Frente a este «círculo de la impotencia», he intentado mostrar como el 15M y procesos sociales posteriores como las Mareas o la PAH son, entre otras cosas, justamente esfuerzos políticos en los que se rechaza la necesidad de «maestros» o de líderes intelectuales como guías que lleven a los demás hacia la «educación», la «cultura» o el cambio social. Por el contrario, en estos movimientos se asume que las cosas se hacen mejor entre todos, cuando cada cual aporta sus capacidades y saberes. Su dinámica consiste en multiplicar estas capacidades y saberes creando redes de colaboración en las que cualquiera puede participar. Eso no significa, una vez más, que no se puedan valorar en su diferencia dichas capacidades y saberes: los movimientos entienden perfectamente que para algunas cosas hacen falta saberes técnicos o especializados, y para otras saberes cotidianos o experienciales; del mismo modo que entiende que no todo tiene el mismo valor dentro de cada uno de estos tipos de saber, y por ello se implementan mecanismos de filtrado y refinamiento destinados a crear «inteligencia colectiva». Pero sobre todo lo que plantean las prácticas de estos movimientos es justamente que la política y la cultura son cosas en las que todo el mundo debe participar activamente, porque todo el mundo vive en sociedad y necesita dar sentido a su existencia, y porque no es digno que otros decidan cómo debe hacerlo.

En este sentido, tal vez más aún incluso que las autoridades técnicas o expertas, han sido las intelectuales y políticas las que han resultado profundamente cuestionadas -si bien de modo implícito- por este ciclo de movimientos y su emergente «poder cultural». Las respuestas a ese cuestionamiento no se han hecho esperar. Pero hasta donde yo he podido investigar, han tendido a materializarse en críticas que, como las de Pérez-Reverte, en realidad no abordan esta cuestión central de la transformación cultural que supone la aparición de redes de colaboración que rechazan la tutela de cualquier vanguardia, sino que se limitan a esgrimir múltiples razones de lo más variopintas -y a menudo contradictorias- para restar valor a los movimientos, y particularmente al 15M.

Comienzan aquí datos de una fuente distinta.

<file path="src/include/his_pkg.sv">
// Purpose: Shared constants and types for the host interface selector.
// Assumes: Core clock of 20 MHz drives every flip-flop.
// Notes: Link rates are kept as limits the sampling logic must honour.
package his_pkg;
  localparam int unsigned HIS_CLK_HZ = 20000000;
  localparam int unsigned HIS_I2C_MAX_HZ = 400000;
  localparam int unsigned HIS_SPI_MAX_HZ = 4000000;
  localparam int unsigned HIS_LIN_MAX_BAUD = 20000;
  localparam logic [6:0] HIS_I2C_ADDR_LOW = 7'h66;
  localparam logic [6:0] HIS_I2C_ADDR_HIGH = 7'h67;
  localparam logic [2:0] HIS_STRAP_SETTLE = 3'h4;
  localparam int unsigned HIS_READY_TIME_MS = 110;
  localparam longint unsigned HIS_READY_CYCLES_L =
    (64'(HIS_CLK_HZ) * 64'(HIS_READY_TIME_MS)) / 64'd1000;
  localparam int unsigned HIS_READY_CYCLES = int'(HIS_READY_CYCLES_L);
  localparam logic [3:0] HIS_BITS_PER_BYTE = 4'h8;
  localparam logic [2:0] HIS_SPI_LAST_BIT = 3'h7;

  typedef enum logic [1:0] {
    HIS_MODE_NONE,
    HIS_MODE_I2C,
    HIS_MODE_SPI,
    HIS_MODE_LIN
  } his_mode_e;
endpackage

</file>
<file path="src/include/his_link_if.sv">
// Purpose: Carries synchronised serial pins and bytes to the serial slave.
// Assumes: All members are on clk_i.
// Notes: Pin levels arrive already through two flip-flops.
interface his_link_if;
  logic sck;
  logic mosi;
  logic nss;
  logic en;
  logic miso;
  logic [7:0] tx_byte;
  logic [7:0] rx_byte;
  logic rx_valid;
  logic tx_taken;
  modport core (output sck, mosi, nss, en, tx_byte,
                input miso, rx_byte, rx_valid, tx_taken);
  modport spi (input sck, mosi, nss, en, tx_byte,
               output miso, rx_byte, rx_valid, tx_taken);
endinterface

</file>
<file path="src/logic/his_host_select.sv">
// Purpose: Picks the host interface from straps and routes shared pins.
// Assumes: Pins are asynchronous to clk_i; bench link clock 400 ns.
// Notes: Pins are sampled at 20 MHz, so SPI near 4 MHz is marginal.
// Contract
// - Two-wire mode: shared pins form a slave bus up to 400 kHz.
// - Four-wire mode: pins are MOSI, MISO, SCK, nSS up to 4 MHz.
// - LIN mode would use RX, TX and transceiver enable on interrupt.
// - Both straps are sampled once after power-on or reset.
// - In SPI mode the select strap pin becomes the MISO driver.
// - Slave address is 0x66 with address strap low, 0x67 when high.
// - SPI works with nSS grounded when the device is sole slave.
// - SPI mode 0: sample on rising SCK, shift on falling SCK.
// - LIN host mode is not offered; only two-wire and SPI work.
// - Every byte on the SPI link moves MSB first.
// - Interrupt goes low for the first report after start-up time.
module his_host_select
  import his_pkg::*;
#(
  parameter int unsigned READY_CYCLES = HIS_READY_CYCLES
) (
  input wire logic clk_i,
  input wire logic rst_i,
  input wire logic slave_serial_data_pin_i,
  output logic slave_serial_data_pin_o,
  output logic slave_serial_data_pin_oe_o,
  input wire logic slave_serial_clock_pin_i,
  input wire logic address_select_strap_i,
  input wire logic interface_select_strap_n_i,
  output logic interface_select_strap_n_o,
  output logic interface_select_strap_n_oe_o,
  output logic host_interrupt_out_n_o,
  input wire logic report_pending_i,
  input wire logic [7:0] tx_byte_i,
  output logic tx_taken_o,
  output logic [7:0] rx_byte_o,
  output logic rx_valid_o,
  output logic [1:0] mode_o,
  output logic ready_o
);
  typedef enum logic [2:0] {
    HIS_I_IDLE,
    HIS_I_ADDR,
    HIS_I_ACK,
    HIS_I_WRITE,
    HIS_I_READ,
    HIS_I_RACK
  } his_i2c_e;

  logic [3:0] s1_ff;
  logic [3:0] s2_ff;
  logic sda_q_ff;
  logic scl_q_ff;
  logic sda;
  logic scl;
  his_mode_e mode_ff;
  logic [6:0] addr_ff;
  logic sampled_ff;
  logic [2:0] settle_ff;
  his_i2c_e ist_ff;
  logic [3:0] bit_ff;
  logic [7:0] sh_ff;
  logic rw_ff;
  logic sda_oe_ff;
  logic i2c_rx_ff;
  logic i2c_tx_ff;
  logic [31:0] ready_cnt_ff;
  logic ready_ff;
  logic hello_ff;
  logic scl_rise;
  logic scl_fall;
  logic start_c;
  logic stop_c;
  his_link_if lnk ();

  // Pins: 0 data, 1 clock, 2 address strap, 3 select strap.
  always_ff @(posedge clk_i or posedge rst_i) begin
    if (rst_i) begin
      s1_ff <= 4'h0;
      s2_ff <= 4'h0;
      sda_q_ff <= 1'b1;
      scl_q_ff <= 1'b1;
    end else begin
      s1_ff <= {interface_select_strap_n_i, address_select_strap_i,
                slave_serial_clock_pin_i, slave_serial_data_pin_i};
      s2_ff <= s1_ff;
      sda_q_ff <= s2_ff[0];
      scl_q_ff <= s2_ff[1];
    end
  end

  assign sda = s2_ff[0];
  assign scl = s2_ff[1];
  assign scl_rise = scl && !scl_q_ff;
  assign scl_fall = !scl && scl_q_ff;
  assign start_c = scl && scl_q_ff && !sda && sda_q_ff;
  assign stop_c = scl && scl_q_ff && sda && !sda_q_ff;

  // Straps are caught once after the synchronisers have settled and never
  // again, so the select pin may later turn into the MISO driver.
  always_ff @(posedge clk_i or posedge rst_i) begin
    if (rst_i) begin
      mode_ff <= HIS_MODE_NONE;
      addr_ff <= HIS_I2C_ADDR_LOW;
      sampled_ff <= 1'b0;
      settle_ff <= 3'h0;
    end else if (!sampled_ff) begin
      settle_ff <= settle_ff + 3'h1;
      if (settle_ff == HIS_STRAP_SETTLE) begin
        sampled_ff <= 1'b1;
        mode_ff <= s2_ff[3] ? HIS_MODE_SPI : HIS_MODE_I2C;
        addr_ff <= s2_ff[2] ? HIS_I2C_ADDR_HIGH : HIS_I2C_ADDR_LOW;
      end
    end
  end

  // Two-wire slave; the device never stretches the clock.
  always_ff @(posedge clk_i or posedge rst_i) begin
    if (rst_i) begin
      ist_ff <= HIS_I_IDLE;
      bit_ff <= 4'h0;
      sh_ff <= 8'h00;
      rw_ff <= 1'b0;
      sda_oe_ff <= 1'b0;
      i2c_rx_ff <= 1'b0;
      i2c_tx_ff <= 1'b0;
    end else begin
      i2c_rx_ff <= 1'b0;
      i2c_tx_ff <= 1'b0;
      if (mode_ff != HIS_MODE_I2C || stop_c) begin
        ist_ff <= HIS_I_IDLE;
        sda_oe_ff <= 1'b0;
      end else if (start_c) begin
        ist_ff <= HIS_I_ADDR;
        bit_ff <= 4'h0;
        sda_oe_ff <= 1'b0;
      end else if (scl_rise) begin
        if ((ist_ff == HIS_I_ADDR || ist_ff == HIS_I_WRITE) &&
            bit_ff < HIS_BITS_PER_BYTE) begin
          sh_ff <= {sh_ff[6:0], sda};
          bit_ff <= bit_ff + 4'h1;
        end else if (ist_ff == HIS_I_RACK && sda) begin
          ist_ff <= HIS_I_IDLE;
        end
      end else if (scl_fall) begin
        case (ist_ff)
          HIS_I_ADDR: begin
            if (bit_ff == HIS_BITS_PER_BYTE) begin
              if (sh_ff[7:1] == addr_ff) begin
                sda_oe_ff <= 1'b1;
                rw_ff <= sh_ff[0];
                ist_ff <= HIS_I_ACK;
              end else begin
                ist_ff <= HIS_I_IDLE;
              end
            end
          end
          HIS_I_WRITE: begin
            if (bit_ff == HIS_BITS_PER_BYTE) begin
              sda_oe_ff <= 1'b1;
              i2c_rx_ff <= 1'b1;
              ist_ff <= HIS_I_ACK;
            end
          end
          HIS_I_ACK, HIS_I_RACK: begin
            if (rw_ff) begin
              sh_ff <= {tx_byte_i[6:0], 1'b0};
              sda_oe_ff <= !tx_byte_i[7];
              i2c_tx_ff <= 1'b1;
              bit_ff <= 4'h1;
              ist_ff <= HIS_I_READ;
            end else begin
              sda_oe_ff <= 1'b0;
              bit_ff <= 4'h0;
              ist_ff <= HIS_I_WRITE;
            end
          end
          HIS_I_READ: begin
            if (bit_ff < HIS_BITS_PER_BYTE) begin
              sda_oe_ff <= !sh_ff[7];
              sh_ff <= {sh_ff[6:0], 1'b0};
              bit_ff <= bit_ff + 4'h1;
            end else begin
              sda_oe_ff <= 1'b0;
              ist_ff <= HIS_I_RACK;
            end
          end
          default: begin
            sda_oe_ff <= 1'b0;
          end
        endcase
      end
    end
  end

  assign lnk.sck = s2_ff[0];
  assign lnk.nss = s2_ff[1];
  assign lnk.mosi = s2_ff[2];
  assign lnk.en = mode_ff == HIS_MODE_SPI;
  assign lnk.tx_byte = tx_byte_i;

  his_spi_slave u_spi (
    .clk_i(clk_i),
    .rst_i(rst_i),
    .lnk(lnk)
  );

  // Pin routing and user-side strobes, all from flip-flops.
  always_ff @(posedge clk_i or posedge rst_i) begin
    if (rst_i) begin
      slave_serial_data_pin_o <= 1'b0;
      slave_serial_data_pin_oe_o <= 1'b0;
      interface_select_strap_n_o <= 1'b0;
      interface_select_strap_n_oe_o <= 1'b0;
      rx_byte_o <= 8'h00;
      rx_valid_o <= 1'b0;
      tx_taken_o <= 1'b0;
      mode_o <= 2'h0;
    end else begin
      slave_serial_data_pin_o <= 1'b0;
      slave_serial_data_pin_oe_o <= sda_oe_ff && mode_ff == HIS_MODE_I2C;
      interface_select_strap_n_o <= lnk.miso;
      interface_select_strap_n_oe_o <= lnk.en && !lnk.nss;
      rx_valid_o <= i2c_rx_ff || lnk.rx_valid;
      rx_byte_o <= lnk.rx_valid ? lnk.rx_byte : sh_ff;
      tx_taken_o <= i2c_tx_ff || lnk.tx_taken;
      mode_o <= mode_ff;
    end
  end

  // The interrupt carries a start-up greeting first; the host clears it by
  // starting a two-wire read or completing an SPI byte while selected, after which it follows pending reports.
  always_ff @(posedge clk_i or posedge rst_i) begin
    if (rst_i) begin
      ready_cnt_ff <= 32'h0;
      ready_ff <= 1'b0;
      hello_ff <= 1'b1;
      host_interrupt_out_n_o <= 1'b1;
      ready_o <= 1'b0;
    end else begin
      if (!ready_ff) begin
        ready_cnt_ff <= ready_cnt_ff + 32'h1;
        ready_ff <= ready_cnt_ff == 32'(READY_CYCLES - 1);
      end
      if (i2c_tx_ff || lnk.tx_taken) begin
        hello_ff <= 1'b0;
      end
      host_interrupt_out_n_o <= !(ready_ff && (hello_ff || report_pending_i));
      ready_o <= ready_ff;
    end
  end

  a_mode_hold: assert property (@(posedge clk_i) disable iff (rst_i)
    $past(sampled_ff) |-> $stable(mode_ff) && $stable(addr_ff))
    else $error("Interface choice moved after sampling.");
  a_strap_take: assert property (@(posedge clk_i) disable iff (rst_i)
    $rose(sampled_ff) |-> mode_ff ==
      ($past(s2_ff[3]) ? HIS_MODE_SPI : HIS_MODE_I2C))
    else $error("Mode does not follow the select strap.");
  a_addr_value: assert property (@(posedge clk_i) disable iff (rst_i)
    $rose(sampled_ff) |-> addr_ff ==
      ($past(s2_ff[2]) ? HIS_I2C_ADDR_HIGH : HIS_I2C_ADDR_LOW))
    else $error("Slave address does not follow its strap.");
  a_addr_ack: assert property (@(posedge clk_i) disable iff (rst_i)
    ist_ff == HIS_I_ADDR && scl_fall && !start_c && !stop_c &&
    bit_ff == HIS_BITS_PER_BYTE |=>
      sda_oe_ff == ($past(sh_ff[7:1]) == addr_ff) ##1
      slave_serial_data_pin_oe_o == $past(sda_oe_ff))
    else $error("Acknowledge does not match address.");
  a_miso_owner: assert property (@(posedge clk_i) disable iff (rst_i)
    interface_select_strap_n_oe_o |-> mode_o == HIS_MODE_SPI)
    else $error("Select pin driven outside SPI mode.");
  a_sda_quiet: assert property (@(posedge clk_i) disable iff (rst_i)
    mode_o == HIS_MODE_SPI |-> !slave_serial_data_pin_oe_o)
    else $error("Data pin driven in SPI mode.");
  a_no_lin: assert property (@(posedge clk_i) disable iff (rst_i)
    mode_ff != HIS_MODE_LIN)
    else $error("LIN mode reached.");
  a_irq_ready: assert property (@(posedge clk_i) disable iff (rst_i)
    !ready_ff ##1 !ready_ff |-> host_interrupt_out_n_o)
    else $error("Interrupt before start-up time.");
endmodule

</file>
<file path="src/logic/his_spi_slave.sv">
// Purpose: Mode 0 serial slave, one byte at a time, MSB first.
// Assumes: Link pins are synchronised by the caller.
// Notes: Byte framing survives a select line tied low permanently.
module his_spi_slave
  import his_pkg::*;
(
  input wire logic clk_i,
  input wire logic rst_i,
  his_link_if.spi lnk
);
  logic sck_q_ff;
  logic [2:0] cnt_ff;
  logic [7:0] rx_sh_ff;
  logic [7:0] tx_sh_ff;
  logic rx_valid_ff;
  logic tx_taken_ff;
  logic [7:0] rx_byte_ff;
  logic active;
  logic rise;
  logic fall;

  assign active = lnk.en && !lnk.nss;
  assign rise = lnk.sck && !sck_q_ff;
  assign fall = !lnk.sck && sck_q_ff;

  always_ff @(posedge clk_i or posedge rst_i) begin
    if (rst_i) begin
      sck_q_ff <= 1'b0;
    end else begin
      sck_q_ff <= lnk.sck;
    end
  end

  // Incoming bits are taken on the rising edge, first bit in is the MSB.
  always_ff @(posedge clk_i or posedge rst_i) begin
    if (rst_i) begin
      cnt_ff <= 3'h0;
      rx_sh_ff <= 8'h00;
      rx_valid_ff <= 1'b0;
      rx_byte_ff <= 8'h00;
    end else begin
      rx_valid_ff <= 1'b0;
      if (!active) begin
        cnt_ff <= 3'h0;
      end else if (rise) begin
        rx_sh_ff <= {rx_sh_ff[6:0], lnk.mosi};
        cnt_ff <= cnt_ff + 3'h1;
        if (cnt_ff == HIS_SPI_LAST_BIT) begin
          rx_valid_ff <= 1'b1;
          rx_byte_ff <= {rx_sh_ff[6:0], lnk.mosi};
        end
      end
    end
  end

  // Outgoing bits change only on the falling edge; a new byte is loaded
  // on the fall that closes the previous one, so no select edge is needed.
  always_ff @(posedge clk_i or posedge rst_i) begin
    if (rst_i) begin
      tx_sh_ff <= 8'h00;
      tx_taken_ff <= 1'b0;
    end else begin
      tx_taken_ff <= 1'b0;
      if (!active) begin
        tx_sh_ff <= lnk.tx_byte;
      end else if (fall) begin
        if (cnt_ff == 3'h0) begin
          tx_sh_ff <= lnk.tx_byte;
          tx_taken_ff <= 1'b1;
        end else begin
          tx_sh_ff <= {tx_sh_ff[6:0], 1'b0};
        end
      end
    end
  end

  assign lnk.miso = tx_sh_ff[7];
  assign lnk.rx_byte = rx_byte_ff;
  assign lnk.rx_valid = rx_valid_ff;
  assign lnk.tx_taken = tx_taken_ff;

  a_spi_miso_fall: assert property (@(posedge clk_i) disable iff (rst_i)
    active && $past(active) && $changed(tx_sh_ff[7]) |-> $past(fall))
    else $error("MISO moved without a falling clock edge.");
  a_spi_byte_len: assert property (@(posedge clk_i) disable iff (rst_i)
    rx_valid_ff |-> cnt_ff == 3'h0 && $past(rise))
    else $error("Byte closed at the wrong bit.");
endmodule

</file>
<file path="config.mk">
export PLATFORM = sky130hd
export DESIGN_NAME = his_host_select
export DESIGN_NICKNAME = d
export VERILOG_FILES = /design/src/include/his_pkg.sv /design/src/include/his_link_if.sv /design/src/logic/his_host_select.sv /design/src/logic/his_spi_slave.sv
export SDC_FILE = /design/constraint.sdc
export NUM_CORES = 1
export LEC_CHECK = 0
export BUFFER_PORTS_ARGS = -buffer_cell sky130_fd_sc_hd__buf_2
export CORE_MARGIN = 5
export CORE_UTILIZATION = 30
export CTS_BUF_LIST = sky130_fd_sc_hd__clkbuf_2 sky130_fd_sc_hd__clkbuf_4 sky130_fd_sc_hd__clkbuf_8
export DETAILED_ROUTE_END_ITERATION = 10
export PLACE_DENSITY = 0.57
export SKIP_CTS_REPAIR_TIMING = 1
export SLEW_MARGIN = 40
export SYNTH_ARGS = -nofsm -noshare
export SYNTH_HDL_FRONTEND = slang
export SYNTH_SLANG_ARGS = --single-unit
</file>
<file path="constraint.sdc">
create_clock -name clk_i -period 3.3 [get_ports clk_i]
set_clock_uncertainty 0.15 [all_clocks]
set_input_delay 0.33 -clock clk_i [delete_from_list [all_inputs] [get_ports clk_i]]
set_output_delay 0.33 -clock clk_i [all_outputs]
set_load 0.005 [all_outputs]
</file>
==> impl.org, run 1 <==
** Worst hold path
- HP Class :: input pin to flip-flop
- For hold timing, the worst endpoint is u_spi.tx_sh_ff[0].
- The startpoint identified for the worst hold timing path is tx_byte_i[0].
- The worst hold path was traced through 3 stages.

** Setup path
- FF-to-FF path depth :: 7
- The endpoint identified for the worst register-to-register timing path is sh_ff[6].
- CP Cell Sequence :: inv_1, ha_1, nor2b_1, a21oi_2, a21oi_4, nor3b_4, mux2_2
- The worst setup path is captured at a flip-flop.
- Of all nets on the critical path, the largest fanout is 13.
- Nature of the critical path startpoint :: flip-flop
- The startpoint identified for the worst register-to-register timing path is scl_q_ff.
- The slowest stage of the critical path is the sky130_fd_sc_hd__dfstp_2 cell.
- The critical path in this run is classified as flip-flop to flip-flop.
- Across all register-to-register paths, the minimum setup slack is 0.58 ns.
- Required time worst endpoint :: 3.47 ns
- In this design, the stage delay of the slowest critical-path cell is 0.55 ns.
- At the worst endpoint, the arrival time is approximately 2.9 ns.

** Logic synthesis
- The share of synthesized area in the top cell type comes to a little over half.
- In this run, synthesis inferred 0 flip-flops with an integrated enable.
- Synthesis inferred 116 register bits.
- After synthesis, the share of flip-flops with an asynchronous set or reset is 100%.
- Number of library cell types mapped by synthesis :: 57
- After technology mapping, the gate count stands at 450.
- Most frequently used flop master after synthesis :: sky130_fd_sc_hd__dfrtp_1
- The most common cell in the synthesized netlist is sky130_fd_sc_hd__dfrtp_1.
- A synthesized cell averages 11.5 um^2.
- After synthesis, flip-flops and latches occupy 56.0% of the total area.
- By area the synthesized netlist is led by sky130_fd_sc_hd__dfrtp_1 54%, sky130_fd_sc_hd__mux2_2 7.2%, sky130_fd_sc_hd__xnor2_1 4.7%.
- Synth Warn # :: 0
- Top cells by count, synth :: 112 x sky130_fd_sc_hd__dfrtp_1, 49 x sky130_fd_sc_hd__nand2_1, 33 x sky130_fd_sc_hd__mux2_2, 33 x sky130_fd_sc_hd__nor2_1, 28 x sky130_fd_sc_hd__xnor2_1
- sky130_fd_sc_hd__dfrtp_1 takes more of the synthesized area than any other cell.
- Synthesis produced a netlist with a net count of 476.
- Total standard cell area after synthesis :: 0.00519 mm^2

** Power
- The design draws 0.00304 W.
- Leakage power figure :: 2.89 nW
- The worst-case IR drop observed on VDD is roughly 0.3 mV.
- Share of total power in combinational logic :: ~4.3%
- Clock network power share :: 47.2%
- NetSw :: 0.000672 W
- Internal power comes to 0.00237 W.
- In this run the power density over the cells is approximately 500 mW/mm^2.
- Switching power as a share of total power :: 22.1%
- Sequential cell fraction of total power :: 48.5%

** Place
- Post-detail-place hpwl :: just over 7000 um
- After detailed placement, the total cell area comes to 0.00564 mm^2.
- Including well taps, the total number of placed cells is around 700.
- The congestion estimate from routability-driven global placement came to 0.819.
- During placement, the flow inserted port buffers numbering 31.

** CTS
- Bufs on Longest Clock Path :: 2
- The clock net in this run drives a total of 116 sinks.
- In this run the clock root is driven by a sky130_fd_sc_hd__clkbuf_8.
- In this run, CTS created clock tree buffers numbering 17.
- Clock-pin slew was measured on the worst setup and hold paths at 0.07 ns.
- The H-tree was split into 4 levels.
- At the later pin of the worst-skew pair, clock insertion delay measures 0.43 ns.
- TritonCTS clock tree :: done

** STA
- RSZ-0062 raised after global routing :: false
- Subtracting the final worst setup slack from the clock period gives between 2 and 3 ns.
- On the final layout, the worst hold slack is 0.00977 ns.
- The number of max-slew violations in the final report is 0.
- The final critical path takes up between 80% and 90% of the cycle.
- Setup violations remaining at the end of the flow were counted as 0.
- Slew Limit Headroom :: 59.2%
- For the pin with the worst max-slew slack, the measured transition is 0.608 ns.
- Number of hold violations in the final report :: 0
- Final-layout setup total negative slack :: 0 ns
- Achievable clock frequency :: 367 MHz

** Cells and area
- Share of post-route cells with drive strength above 1 :: 23.8%
- The repair_antennas step left the layout with diodes totalling 0.
- Area growth from synthesis to final layout :: 18.4%
- Number of non-filler instances in the completed layout :: 737
- With fillers left out, the area of the finished cells amounts to slightly above 0.006 mm^2.
- Nets@finish :: roughly 530

** Drt
- Detailed-route vias per instance :: 4.69
- The routed design uses roughly 430 um of met3 wire.
- The first routing iteration left ~180 violations.
- Total vias in the final route :: 3459
- Routed metal-1 wire length :: 4770 um
- After detailed routing, the average wire length per cell comes to around 14 um.
- Drt first pass iters :: 4
- Once detail routing completed, the nets flagged for antenna violations numbered 0.
- Routed length on met2 :: 4970 um
- Wires add up to 10300 um.
- Top metal layer carrying routed signals :: met4
- Number of remaining DRC errors :: 0

** Floorplanning
- Starting utilization of the core area :: 30.4%
- Row generation in the floorplan step produced 48 rows.
- Chip width :: 142 um
- In this run the count of I/O pins placed on the die edge is 33.
- The total area inside the core boundary comes to approximately 0.017 mm^2.
- Die height :: 142 um
- The die covers 0.0200 mm^2.

** GRT
- The number of global-route vias before repair was 3552.
- Number of antenna violations at the first check in global routing :: 0
- The first global-routing pass estimated 17700 um of wire.
- Largest net degree at the start of global routing :: 45
- Global-route usage over all layers :: 11.1%
- Summed over all layers, the global routing overflow is 0.

** Run
- Max-cap violations in this run came to 0.

** Status
- Result of the run :: finished clean
## power groups by stage
stage	sequential, W	clock (W)	combinational (W)
final	0.00148	0.00144	0.000130
after global placement	0.00150	0	0.000118
after global routing	0.00148	0.00157	0.000149
after floorplan	0.00150	0	0.0000848
after detailed placement	0.00150	0	0.000128
after CTS	0.00148	0.00148	0.000128
## registers in the layout, summed over array words and instances, names as in the netlist, 2 cells and up
| name | count |
|---|---|
| s2_ff | 4 |
| mode_o | 2 |
| settle_ff | 3 |
| sh_ff | 8 |
| bit_ff | 4 |
| ist_ff | 3 |
| u_spi.cnt_ff | 3 |
| u_spi.tx_sh_ff | 8 |
| rx_byte_o | 8 |
| u_spi.lnk.rx_byte | 8 |
| mode_ff | 2 |
| u_spi.rx_sh_ff | 7 |
| ready_cnt_ff | 32 |
| s1_ff | 4 |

Oídos sordos, insultos, consejos y reafirmaciones de autoridad

El artículo de opinión titulado «5 artículos no escritos sobre el 15M», publicado por el escritor y columnista Javier Cercas en El País el 24 de junio de 2011, resulta especialmente útil para emprender un rápido repaso a esas críticas, porque sugiere una tipificación de algunas de ellas. Cercas comienza el texto afirmando que lleva semanas queriendo escribir sobre el 15M, pero que nunca llega a hacerlo por varias razones. En esa primera apreciación se esconde ya una característica central de la manera en que muchos intelectuales se han relacionado con el 15M: han querido escribir sobre el movimiento, es decir, han querido tomarlo como uno más de la infinidad de «temas» o «asuntos» de actualidad sobre los que escriben cotidianamente desde la autoridad que les otorga la tradición que avala a la figura del intelectual y gozando de la difusión que les permite su participación en grandes medios de comunicación, cuyo papel es clave para mantener en pocas manos y dentro de una lógica neoliberal de competencia generalizada lo que Michel de Certeau llama el «establecimiento de la realidad».

Han querido, a menudo, leer la cultura no autoritaria ni competitiva del 15M desde las lógicas de una tradición intelectual autoritaria y de una economía política competitiva. Con lo cual, quizás inevitablemente, han tendido a destacar o incluso a inventar aspectos más bien parciales y menores del movimiento que les permitían leerlo sin poner en cuestión la propia cultura desde la que lo leían.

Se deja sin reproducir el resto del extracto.